Обсуждение: occasional valgrind reports for handle_sig_alarm on 32-bit ARM

Поиск
Список
Период
Сортировка

occasional valgrind reports for handle_sig_alarm on 32-bit ARM

От
Tomas Vondra
Дата:
Hi,

I've been running a lot of valgrind tests on 32-bit arm recently, and
from time to time I get a failure in handle_sig_alarm like this:

    ==13605== Use of uninitialised value of size 4
    ==13605==    at 0x88DA98: handle_sig_alarm (timeout.c:457)
    ==13605==    by 0xFFFFFFFF: ???
    ==13605==  Uninitialised value was created by a heap allocation
    ==13605==    at 0x8A0374: MemoryContextAllocExtended (mcxt.c:1149)
    ==13605==    by 0x86A187: DynaHashAlloc (dynahash.c:292)
    ==13605==    by 0x86CB07: element_alloc (dynahash.c:1715)
    ==13605==    by 0x86A9E7: hash_create (dynahash.c:611)
    ==13605==    by 0x8A1CE3: EnablePortalManager (portalmem.c:122)
    ==13605==    by 0x8716CF: InitPostgres (postinit.c:806)
    ==13605==    by 0x653F63: PostgresMain (postgres.c:4141)
    ==13605==    by 0x5651CB: BackendRun (postmaster.c:4461)
    ==13605==    by 0x564A43: BackendStartup (postmaster.c:4189)
    ==13605==    by 0x560663: ServerLoop (postmaster.c:1779)
    ==13605==    by 0x55FE27: PostmasterMain (postmaster.c:1463)
    ==13605==    by 0x4107F3: main (main.c:200)
    ==13605==
    {
       <insert_a_suppression_name_here>
       Memcheck:Value4
       fun:handle_sig_alarm
       obj:*
    }

or (somewhat weird)

    ==23734== Use of uninitialised value of size 4
    ==23734==    at 0x88DDC8: handle_sig_alarm (timeout.c:457)
    ==23734==    by 0xFFFFFFFF: ???
    ==23734==  Uninitialised value was created by a stack allocation
    ==23734==    at 0x64CE2C: EndCommand (dest.c:167)
    ==23734==
    {
       <insert_a_suppression_name_here>
       Memcheck:Value4
       fun:handle_sig_alarm
       obj:*
    }

It might be a valgrind issue and/or false positive, but I don't think
I've seen such failures before, so I'm wondering if this might be due to
some recent changes?

It's pretty rare, as it depends on the timing of the signal being just
"right" (I wonder if there's a way to increase the frequency).


regards

-- 
Tomas Vondra
EnterpriseDB: http://www.enterprisedb.com
The Enterprise PostgreSQL Company



Re: occasional valgrind reports for handle_sig_alarm on 32-bit ARM

От
Andres Freund
Дата:
Hi,

On 2023-02-18 13:56:38 +0100, Tomas Vondra wrote:
> or (somewhat weird)
> 
>     ==23734== Use of uninitialised value of size 4
>     ==23734==    at 0x88DDC8: handle_sig_alarm (timeout.c:457)
>     ==23734==    by 0xFFFFFFFF: ???
>     ==23734==  Uninitialised value was created by a stack allocation
>     ==23734==    at 0x64CE2C: EndCommand (dest.c:167)
>     ==23734==
>     {
>        <insert_a_suppression_name_here>
>        Memcheck:Value4
>        fun:handle_sig_alarm
>        obj:*
>     }

I'd try using valgrind's --vgdb-error=1, and inspecting the state.

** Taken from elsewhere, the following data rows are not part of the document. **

File: config.mk
export PLATFORM = sky130hd
export DESIGN_NAME = ysyx_25040109_lsu
export DESIGN_NICKNAME = d
export VERILOG_FILES = /design/src/rtl/ysyx_25040109_lsu.sv
export SDC_FILE = /design/constraint.sdc
export NUM_CORES = 1
export LEC_CHECK = 0
export CAP_MARGIN = 20
export CELL_PAD_IN_SITES_DETAIL_PLACEMENT = 1
export CELL_PAD_IN_SITES_GLOBAL_PLACEMENT = 2
export CORE_ASPECT_RATIO = 1.1
export CORE_MARGIN = 2
export CORE_UTILIZATION = 28
export CTS_CLUSTER_DIAMETER = 30
export DETAILED_ROUTE_END_ITERATION = 7
export PLACE_DENSITY_LB_ADDON = 0.1
export SETUP_SLACK_MARGIN = 0.2
export SLEW_MARGIN = 5
export SYNTH_ARGS = -nofsm -noshare
export SYNTH_HDL_FRONTEND = slang
export SYNTH_SLANG_ARGS = --single-unit
File: constraint.sdc
create_clock -name clk -period 6.5 [get_ports clk]
set_input_delay 0.65 -clock clk [delete_from_list [all_inputs] [get_ports clk]]
set_output_delay 0.65 -clock clk [all_outputs]
set_load 0.03 [all_outputs]
File: src/rtl/ysyx_25040109_lsu.sv
// rtl/ysyx_25040109_lsu.sv - load/store stage with valid/ready in/out and one-beat word memory port
// Define LSU_MISALIGN_TRAP_EN to trap misaligned halfword/word accesses instead of truncating the address.
module ysyx_25040109_lsu #(
    parameter int MAX_WAIT = 1023,
    parameter int CNT_W    = 10
) (
    input  logic        clk,
    input  logic        rst_n,
    input  logic        in_valid,
    output logic        in_ready,
    input  logic [31:0] in_result,
    input  logic [31:0] in_rs2,
    input  logic [6:0]  in_opcode,
    input  logic [2:0]  in_funct3,
    input  logic [4:0]  in_rd,
    input  logic        in_wen,
    output logic        mem_req_valid,
    input  logic        mem_req_ready,
    output logic [31:0] mem_addr,
    output logic        mem_wr,
    output logic [31:0] mem_wdata,
    output logic [3:0]  mem_wmask,
    input  logic        mem_rsp_valid,
    input  logic [31:0] mem_rdata,
    output logic        out_valid,
    input  logic        out_ready,
    output logic [31:0] out_data,
    output logic [4:0]  out_rd,
    output logic        out_wen,
    output logic [1:0]  out_err
);
    localparam logic [6:0] OP_LOAD  = 7'b0000011;
    localparam logic [6:0] OP_STORE = 7'b0100011;
    localparam logic [CNT_W-1:0] CNT_LIMIT = (MAX_WAIT == 0) ? '0 : CNT_W'(MAX_WAIT - 1);

    typedef enum logic [1:0] {S_IDLE, S_REQ, S_WAIT, S_DONE} state_t;
    state_t state, state_nx;

    logic [1:0]       addr_lo_q;
    logic [2:0]       funct3_q;
    logic [4:0]       rd_q;
    logic             wen_q;
    logic             store_q;
    logic [CNT_W-1:0] cnt;

    logic        accept, in_is_store, in_is_mem, in_misalign;
    logic        timeout, finish_rsp, finish_to;
    logic [3:0]  st_mask;
    logic [31:0] st_data;
    logic [1:0]  lane;
    logic [31:0] load_word, load_data;
    logic        load_ok;

    assign in_ready      = (state == S_IDLE) || (state == S_DONE && out_ready);
    assign accept        = in_valid && in_ready;
    assign in_is_store   = (in_opcode == OP_STORE);
    assign in_is_mem     = (in_opcode == OP_LOAD) || in_is_store;
    assign mem_req_valid = (state == S_REQ);
    assign out_valid     = (state == S_DONE);

`ifdef LSU_MISALIGN_TRAP_EN
    assign in_misalign = in_is_mem &&
                         ((in_funct3[1:0] == 2'b01 && in_result[0]) ||
                          (in_funct3 == 3'b010 && in_result[1:0] != 2'b00));
`else
    assign in_misalign = 1'b0;
`endif

    // Counter only advances while an access is outstanding, so it always starts from zero in REQ.
    assign timeout    = (MAX_WAIT != 0) && (cnt >= CNT_LIMIT);
    assign finish_rsp = (state == S_WAIT) && mem_rsp_valid;
    assign finish_to  = timeout && ((state == S_REQ && !mem_req_ready) ||
                                    (state == S_WAIT && !mem_rsp_valid));

    always_comb begin
        st_mask = 4'b0000;
        st_data = in_rs2;
        case (in_funct3)
            3'b000: begin
                st_mask = 4'b0001 << in_result[1:0];
                st_data = {4{in_rs2[7:0]}};
            end
            3'b001: begin
                st_mask = 4'b0011 << {in_result[1], 1'b0};
                st_data = {2{in_rs2[15:0]}};
            end
            3'b010:  st_mask = 4'b1111;
            default: st_mask = 4'b0000;
        endcase
    end

    always_comb begin
        case (funct3_q[1:0])
            2'b00:   lane = addr_lo_q;
            2'b01:   lane = {addr_lo_q[1], 1'b0};
            default: lane = 2'b00;
        endcase
        load_word = mem_rdata >> {lane, 3'b000};
        load_ok   = 1'b1;
        case (funct3_q)
            3'b000:  load_data = {{24{load_word[7]}}, load_word[7:0]};
            3'b100:  load_data = {24'h0, load_word[7:0]};
            3'b001:  load_data = {{16{load_word[15]}}, load_word[15:0]};
            3'b101:  load_data = {16'h0, load_word[15:0]};
            3'b010:  load_data = load_word;
            default: begin
                load_data = 32'h0;
                load_ok   = 1'b0;
            end
        endcase
    end

    always_ff @(posedge clk or negedge rst_n) begin
        if (!rst_n) state <= S_IDLE;
        else        state <= state_nx;
    end

    always_comb begin
        state_nx = state;
        case (state)
            S_IDLE, S_DONE: begin
                if (state == S_DONE && out_ready) state_nx = S_IDLE;
                if (accept) state_nx = (in_is_mem && !in_misalign) ? S_REQ : S_DONE;
            end
            S_REQ: begin
                if (mem_req_ready)  state_nx = S_WAIT;
                else if (finish_to) state_nx = S_DONE;
            end
            S_WAIT: begin
                if (finish_rsp || finish_to) state_nx = S_DONE;
            end
            default: state_nx = S_IDLE;
        endcase
    end

    always_ff @(posedge clk or negedge rst_n) begin
        if (!rst_n) begin
            addr_lo_q <= 2'b00;
            funct3_q  <= 3'b000;
            rd_q      <= 5'd0;
            wen_q     <= 1'b0;
            store_q   <= 1'b0;
            cnt       <= '0;
            mem_addr  <= 32'h0;
            mem_wr    <= 1'b0;
            mem_wdata <= 32'h0;
            mem_wmask <= 4'b0000;
            out_data  <= 32'h0;
            out_rd    <= 5'd0;
            out_wen   <= 1'b0;
            out_err   <= 2'b00;
        end else begin
            if (state == S_REQ || state == S_WAIT) cnt <= cnt + 1'b1;
            if (accept) begin
                addr_lo_q <= in_result[1:0];
                funct3_q  <= in_funct3;
                rd_q      <= in_rd;
                wen_q     <= in_wen;
                store_q   <= in_is_store;
                if (in_is_mem) begin
                    cnt       <= '0;
                    mem_addr  <= {in_result[31:2], 2'b00};
                    mem_wr    <= in_is_store;
                    mem_wdata <= in_is_store ? st_data : 32'h0;
                    mem_wmask <= in_is_store ? st_mask : 4'b0000;
                end
                if (!in_is_mem) begin
                    out_data <= in_result;
                    out_rd   <= in_rd;
                    out_wen  <= in_wen;
                    out_err  <= 2'b00;
                end else if (in_misalign) begin
                    out_data <= 32'h0;
                    out_rd   <= in_rd;
                    out_wen  <= 1'b0;
                    out_err  <= 2'b10;
                end
            end
            if (finish_rsp) begin
                out_data <= store_q ? 32'h0 : load_data;
                out_rd   <= rd_q;
                out_wen  <= !store_q && wen_q && load_ok;
                out_err  <= 2'b00;
            end else if (finish_to) begin
                out_data <= 32'h0;
                out_rd   <= rd_q;
                out_wen  <= 1'b0;
                out_err  <= 2'b01;
            end
        end
    end
endmodule

# --- Yosys cells after proc, flatten, opt, wreduce, memory -nomap -nowiden ---
# Index checks and enable logic that the tools add are counted.
classes:
  add_sub_neg: 1
  magnitude_cmp: 1
  eq_ne: 16
  shifts: 3
  mux: 34
  n_reduce_logical: 26
op_table:
  columns: ["operator", "n"]
  rows:
  - ["$mux 32", 6]
  - ["$pmux 32 s5", 1]
  - ["$pmux 32 s2", 1]
  - ["$shr 32x5->32", 1]
  - ["$mux 10", 3]
  - ["$mux 2", 10]
  - ["$mux 5", 4]
  - ["$pmux 4 s3", 1]
  - ["$add 10x1->10 const B", 1]
  - ["$ge 10x10->1 const B", 1]
  - ["$logic_and 1x1->1", 8]
  - ["$eq 7x2->1 const B", 1]
  - ["$eq 7x6->1 const B", 1]
  - ["$eq 3x1->1 const B", 2]
  - ["$eq 3x2->1 const B", 2]
  - ["$eq 3x3->1 const B", 2]
  - ["$logic_not 3->1", 2]
  - ["$ne 3x1->1 const B", 2]
  - ["$pmux 2 s3", 1]
  - ["$logic_or 1x1->1", 5]
  - ["$mux 1", 5]
  - ["$reduce_or 5->1", 1]
  - ["$eq 2x1->1 const B", 2]
  - ["$eq 2x2->1 const B", 2]
  - ["other kinds (12)", 16]
word_totals:
  register_bits: 131
  input_bits: 118
  wordCells: 96

# --- Logic depth before layout (Yosys ltp) ---
# Gate-level depths: netlist of the first run.
logic_depth:
  word_depth: 7
  ltp_mapped: 10
  ltp_nobuf: 8

# --- Worst setup path before layout of the first run ---
# Ideal clock, no wire load.
synth_timing:
  path_kind: "reg-to-reg"
  startpoint: "register state[0]"
  endpoint: "register mem_wdata[24]"
  setup_ns: 0.122
  arrival_ns: 2.136
  required_time_ns: 6.378
  slack_ns: 4.242
  path_stages_with_launch: 10
  period_less_slack_ns: 2.258
  cell_sequence: "dfrtp_1 > ha_1 > a21oi_1 > inv_1 > nand2_1 > or2_2 > clkbuf_1 > buf_1 > nand2_1 > nand2_1"
synth_between:
  elab_chain_cells: 5
  word_cells_on_any_way: 6
  cone_classes: "1 x eq/ne; 5 x reduce/logical"
synth_rtl:
  columns: ["element", "line", "source"]
  rows:
  - ["start, declared", "37", "state_t state, state_nx;"]
  - ["start signal, assigned", "115", "else state <= state_nx;"]
  - ["$eq 2x2->1", null, null]
  - ["net out_valid", "25", "output logic out_valid,"]
  - ["$logic_and 1x1->1", "54", "assign in_ready = (state == S_IDLE) || (state == S_DONE && out_ready);"]
  - ["$logic_or 1x1->1", "54", null]
  - ["net in_ready", "10", "output logic in_ready,"]
  - ["$logic_and 1x1->1", "55", "assign accept = in_valid && in_ready;"]
  - ["$reduce_and 2->1 (no line)", null, null]
  - ["end signal, assigned", "164", "mem_wdata <= in_is_store ? st_data : 32'h0;"]
  - ["end, declared", "21", "output logic [31:0] mem_wdata,"]
# The timed path passes the listed nets, and every way through them passes these cells.
# A chain may end at the register's enable or synchronous reset.

# --- Final worst setup path of the first run ---
layout_timing:
  startpoint: "register state[0]"
  endpoint: "register mem_wdata[14]"
layout_between:
  elab_chain_cells: 5
  word_cells_on_any_way: 6
  cone_classes: "1 x eq/ne; 5 x reduce/logical"
layout_rtl:
  columns: ["element", "line"]
  rows:
  - ["$eq 2x2->1", "54"]
  - ["$logic_and 1x1->1", "54"]
  - ["$logic_or 1x1->1 (*)", "54"]
  - ["$logic_and 1x1->1 (*)", "55"]
  - ["$reduce_and 2->1 (no line) (*)", null]
# Mark *: on every way between the ends. The rest lies on a longest branch, timed or not.

==> flow_metrics.tcl, run 1 <==
set metrics [dict create \
    syn_inst 699 \
    cts_max_level 4 \
    post-route-drc-count 0 \
    cp-start-kind "flop" \
    rr_startpoint "state[0]$_DFFE_PN0P_" \
    synth-simple-area-share_pct 20.05 \
    cts_tree "done" \
    globalplace.congestion 0.8512 \
    worstSkewPairLatency_ns 0.44 \
    synthTopCellsByCount "nand2_1, dfrtp_1, nor2_1" \
    maxCapViolations 0 \
    endpoint_kind "flop" \
    grtUsageTotal_pct 19.55 \
    port-buffer-count 226 \
    yosys-top-cells-area "dfrtp_1, nand2_1, mux2i_1, mux2_2, nor2_1" \
    layout_setup_ws_ns 3.382 \
    p_comb_share_pct 42.9 \
    finalHoldViolCount 0 \
    grt_pass1_wl_um 36310 \
    crit_type "reg2reg" \
    synth_top_family_by_area "simple AND/OR/NAND/NOR gates" \
    clk_pin_slew_ns 0.06 \
    slew_headroom_pct 34.71 \
    drtAntennaViolNets 0 \
    rsz0062_at_grt "no" \
    yosysMostFrequentCell "nand2_1" \
    cts_buffers 17 \
    synth-compound-area-share_pct 13.80 \
    power_switching_mw 1.530 \
    nFillCells 2583 \
    pwr-share-seq_pct 31.4 \
    cts_resized 0 \
    die_area_mm2 0.02416 \
    synth_xor_area_share_pct 1.228 \
    holdBufCountCts 0 \
    grt_max_degree 67 \
    async_flop_share_pct 100.0 \
    ioPinCount 230 \
    first_global_vias 6440 \
    syn_avg_cell_area_um2 9.184 \
    synthAdderAreaFrac_pct 1.169 \
    die_height_um 162.8 \
    max_stage_delay_ns 0.58 \
    worst_slew_pin_slew_ns 0.9794 \
    drt_iter0_drc 221 \
    num_rows 58 \
    slew_violations 0 \
    first_pass_iters 4 \
    cts_buffer_depth 2 \
    synthesis.area_mm2 0.006420 \
    pre_cts_slack_ns 2.701 \
    cp_top_family "simple AND/OR/NAND/NOR gates" \
    startpoint "state[0]$_DFFE_PN0P_" \
    yosysTopAreaCellShare_pct 50.67 \
    fmax_mhz 320.8 \
    coreArea_mm2 0.02271 \
    yosys_warnings 0 \
    die-width_um 148.4 \
    wl_um 23220 \
    ys_seq_elements 130 \
    finalSetupTns_ns 0 \
    synth_edf_count 0 \
    cp.required_ns 6.82 \
    power_leakage_nw 4.240 \
    final_nets 1028 \
    min_period_over_period_pct 47.96 \
    crit_buf_inv 3 \
    cts_setup_buffers 0 \
    powerDensity_mw_per_mm2 408.0 \
    drive_gt1_share_pct 8.179 \
    dp_hpwl_um 16720 \
    diodes 0 \
    arrival_ns 3.43 \
    cts.sinks 130 \
    fin_crit_ns 3.118 \
    path_cells "inv_1 > ha_1 > a21oi_1 > inv_1 > nand2_1 > or2_2 > buf_4 > nor2_1 > a22o_1" \
    synthDistinctLibCells 51 \
    power.total_mw 3.895 \
    clkPwrFrac_pct 25.8 \
    syn_to_final_growth_pct 48.70 \
    yosysTopAreaCell "dfrtp_1" \
    irDropWorstVdd_mv 0.2204 \
    vias 5921 \
    status "complete, no violations" \
    wl_per_cell_um 19.08 \
    antenna_found_initial 0 \
    p_int_mw 2.365 \
    cts-root-buf "clkbuf_16" \
    synth.area.mux_share_pct 9.141 \
    sw_frac_of_total_pct 39.29 \
    viasPerCell 4.865 \
    setup_viol 0 \
    hp-class "in2async" \
    path_common_cell "inv_1" \
    finClkSkew_ns 0.01289 \
    start_util_pct 28.26 \
    overflow 0 \
    worstPathMaxFanout 54 \
    synth-seq-area-share_pct 50.67 \
    ys.flop_type "dfrtp_1" \
    cpMaxStageDelayCell "buf_4" \
]
## cell type report
| cell class | instances | area, um2 | share of cell area, % |
|---|---|---|---|
| Multi-Input combinational cell | 512 | 2937 | 30.76 |
| Tap cell | 300 | 375.4 | 3.932 |
| Inverter | 11 | 41.29 | 0.4325 |
| Sequential cell | 130 | 3253 | 34.08 |
| Clock buffer | 19 | 452.9 | 4.744 |
| Clock inverter | 13 | 158.9 | 1.664 |
| Timing Repair Buffer | 232 | 2328 | 24.39 |
## metal layers
| layer | track usage [%] | part of all wire (%) |
|---|---|---|
| met5 | 0 | 0 |
| met3 | 5.602 | 6.3 |
| met1 | 24.77 | 44 |
| met2 | 32.58 | 48 |
| met4 | 5.584 | 1.4 |
## power groups by stage
stage          combinational [mW]  clock, mW  sequential, mW
3_3_place_gp                 1.65          0            1.22
4_1_cts                      1.69       1.03            1.23
6_report                     1.67       1.00            1.22
5_1_grt                      1.81       1.06            1.25
3_5_place_dp                 1.68          0            1.24
2_1_floorplan               0.710          0            1.52
## flip-flops by register name, summed over array words and instances, names as in the netlist, 3 cells and up
register,cells
mem_wdata,32
out_data,32
mem_addr,30
cnt,10
out_rd,5
rd_q,5
mem_wmask,4
funct3_q,3
## stage by stage
step | instance area [um2] | hold WS (ns) | instances | util, %
floorplan | 6427 | 0.3544 | 701 | -
global placement | 8907 | 0.4534 | 1184 | 39.21
detailed placement | 8907 | 0.4620 | 1184 | 39.21
CTS | 9519 | 0.2219 | 1216 | 41.91
global route | 9547 | 0.2381 | 1217 | 42.03
finish | 9547 | 0.1957 | 1217 | 42.03
## placed cells by master, fill, tap and decap left out, types with 17 or more instances in the layout
| cell | instances |
|---|---|
| a21oi_1 | 27 |
| a31oi_1 | 17 |
| clkbuf_16 | 17 |
| clkdlybuf4s50_1 | 225 |
| dfrtp_1 | 130 |
| mux2_2 | 21 |
| mux2i_1 | 35 |
| nand2_1 | 193 |
| nand3_1 | 29 |
| nor2_1 | 55 |
| o21ai_0 | 35 |
## final timing paths
path                                             end  slack [ns]  depth (start not counted)
setup reg to reg           mem_wdata[14]$_DFFE_PN0P_        3.38                          9
max in group asynchronous   mem_addr[25]$_DFFE_PN0P_        4.94                          2
setup / recovery           mem_wdata[14]$_DFFE_PN0P_        3.38                          9
hold reg to reg             mem_wdata[7]$_DFFE_PN0P_        0.47                          2
hold / removal              mem_addr[13]$_DFFE_PN0P_        0.20                          1
min in group clk            mem_wdata[7]$_DFFE_PN0P_        0.47                          2
## kinds of logic (layout without fill, tap and decap cells)
logic type / after synthesis / in the layout
other: 1 / 3
buffers and inverters: 59 / 275
adders and majority gates: 6 / 6
AOI/OAI and AO/OA: 132 / 132
muxes: 56 / 56
DFF: 130 / 130
and+or+nand+nor: 306 / 306
xor gates and xnor gates: 9 / 9
Note: power is estimated with default switching activity, not from simulation.
==> inputs of run 2 (changes only) <==
- CORE_UTILIZATION: 28 -> 24
- clock period: 6.5 -> 2.76 ns (I/O delays scaled with it)
==> flow_metrics.tcl, run 2 (same netlist as run 1, synthesis figures left out) <==
set metrics [dict create \
    first_pass_iters 4 \
    final_nets 1041 \
    post-route-drc-count 0 \
    sw_frac_of_total_pct 38.33 \
    power_switching_mw 3.668 \
    drive_gt1_share_pct 9.247 \
    dp_cells 1249 \
    p_comb_share_pct 42.1 \
    viasPerCell 4.710 \
    worst_slew_pin_slew_ns 0.6953 \
    cp.required_ns 3.10 \
    num_rows 62 \
    status "complete, no violations" \
    final_cells 1283 \
    cts_buffers 17 \
    finalHoldViolCount 0 \
    syn_to_final_growth_pct 53.03 \
    antenna_found_initial 0 \
    fmax_mhz 432.1 \
    cts_max_level 4 \
    drt_iter0_drc 228 \
    p_int_mw 5.900 \
    cts-root-buf "clkbuf_16" \
    arrival_ns 2.65 \
    grtUsageTotal_pct 17.49 \
    finalSetupTns_ns 0 \
    layout_commonest_cell "clkdlybuf4s50_1" \
    port-buffer-count 226 \
    path_cells "inv_1 > ha_1 > inv_2 > or3_4 > a2111oi_2 > o21ai_4 > a31oi_1" \
    reg_top3 "mem_wdata (32), out_data (32), mem_addr (30)" \
    setup_viol 0 \
    nFillCells 3007 \
    grt_max_degree 59 \
    start_util_pct 24.48 \
    grt_pass1_wl_um 38230 \
    first_global_vias 6616 \
    die_height_um 175.5 \
    final_cell_mix "clkdlybuf4s50_1, nand2_1, dfrtp_1" \
    worstPathMaxFanout 16 \
    endpoint_kind "flop" \
    cts.sinks 130 \
    powerDensity_mw_per_mm2 973.9 \
    maxCapViolations 0 \
    slew_headroom_pct 53.64 \
    clkPwrFrac_pct 27.9 \
    wl_um 24400 \
    cts_setup_buffers 0 \
    finClkSkew_ns 0.01041 \
    fin_crit_ns 2.314 \
    cpMaxStageDelayCell "a2111oi_2" \
    overflow 0 \
    layout_setup_ws_ns 0.4456 \
    hp-class "in2async" \
    rsz0062_at_grt "no" \
    pwr-share-seq_pct 30.0 \
    dp_hpwl_um 18060 \
    die_area_mm2 0.02808 \
    cts_buffer_depth 2 \
    crit_type "reg2reg" \
    slew_violations 0 \
    wl_per_cell_um 19.02 \
    max_stage_delay_ns 0.48 \
    min_period_over_period_pct 83.85 \
    die-width_um 159.9 \
    power_leakage_nw 4.344 \
    cts_tree "done" \
    globalplace.congestion 0.7910 \
    rrSetupSlack_ns 0.45 \
    ioPinCount 230 \
    cp-start-kind "flop" \
    pre_cts_slack_ns 0.1891 \
    clk_pin_slew_ns 0.06 \
    worstSkewPairLatency_ns 0.43 \
    vias 6043 \
    drtAntennaViolNets 0 \
    power.total_mw 9.568 \
    coreArea_mm2 0.02622 \
    irDropWorstVdd_mv 0.4093 \
    post-route-util_pct 37.47 \
]
-- run 2: through the flow --
stage / area [um2] / hold WS [ns]
2_1_floorplan: 6427 / -0.01959
3_3_place_gp: 9107 / 0.2371
3_5_place_dp: 9107 / 0.2463
4_1_cts: 9803 / 0.3641
5_1_grt: 9822 / 0.3871
6_report: 9824 / 0.3568
-- run 2: area by class of cell --
cell class / instances / area, um2 / share of cell area, %
inverter: 11 / 41.29 / 0.4203
tap: 352 / 440.4 / 4.483
clock inverter: 12 / 229.0 / 2.331
timing repair buffer: 245 / 2446 / 24.90
clock buffer: 20 / 456.7 / 4.648
multi-input combinational: 512 / 2955 / 30.08
sequential: 130 / 3253 / 33.11
antenna: 1 / 2.502 / 0.02547
-- run 2: worst paths after layout --
| check | startpoint | to | cells past startpoint |
|---|---|---|---|
| min reg2reg | mem_wdata[6]$_DFFE_PN0P_ | mem_wdata[6]$_DFFE_PN0P_ | 2 |
| max reg2reg | state[0]$_DFFE_PN0P_ | out_data[24]$_DFFE_PN0P_ | 7 |
| min in group clk | in_result[19] | mem_addr[19]$_DFFE_PN0P_ | 3 |
| min | rst_n | mem_addr[9]$_DFFE_PN0P_ | 2 |
| max | state[0]$_DFFE_PN0P_ | out_data[24]$_DFFE_PN0P_ | 7 |
| max in group asynchronous | rst_n | out_wen$_DFFE_PN0P_ | 3 |
-- run 2: power by group through the flow --
stage          registers, mW  clock network (mW)  logic (mW)
3_5_place_dp            2.91                   0        4.05
3_3_place_gp            2.87                   0        3.94
6_report                2.87                2.67        4.03
2_1_floorplan           3.59                   0        1.67
4_1_cts                 2.88                2.74        4.07
5_1_grt                 2.95                2.81        4.35
-- run 2: critical path: cells and delay by family, from the launching register on --
family                   cells  cell delay [ns]
flip-flops                   1             0.41
AO/OA/AOI/OAI                3             0.95
buffers and inverters        2             0.19
adder cells (fa/ha/maj)      1             0.26
AND/OR/NAND/NOR              1             0.42
-- run 2: metal layers --
metal / wire, um / vias up / GRT usage (%)
met1: 10670 / 3012 / 21.92
met4: 325 / 0 / 4.955
met5: 0 / - / 0
li1: - / 2825 / -
met2: 11940 / 184 / 29.85
met3: 1468 / 22 / 4.534
-- run 2: repair_timing --
| item | 4_1_cts | 5_1_grt |
|---|---|---|
| hold endpoints to repair | 43 | 0 |
| gates resized for setup | 0 | 3 |
| setup endpoints to repair | 0 | 16 |
| hold buffers | 1 | 0 |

I assume this is without specifying --read-var-info=yes? Might be worth
trying, sometimes the increased detail can be really helpful.


It's certainly interesting that the error happens in timeout.c:457 - currently
that's the end of the function. And dest.c:167 is the entry of EndCommand().

Perhaps there's some confusion around the state of the stack? The fact that it
looks like the function epilogue of handle_sig_alarm() uses an uninitialized
variable created by the function prologue of EndCommand() does seem to suggest
something like that.

It'd be interesting to see the exact instruction triggering the failure +
surroundings.


> It might be a valgrind issue and/or false positive, but I don't think
> I've seen such failures before, so I'm wondering if this might be due to
> some recent changes?

Have you run 32bit arm valgrind before? It'd not surprise me if there are some
32bit arm issues in valgrind, libc, or such.

Greetings,

Andres Freund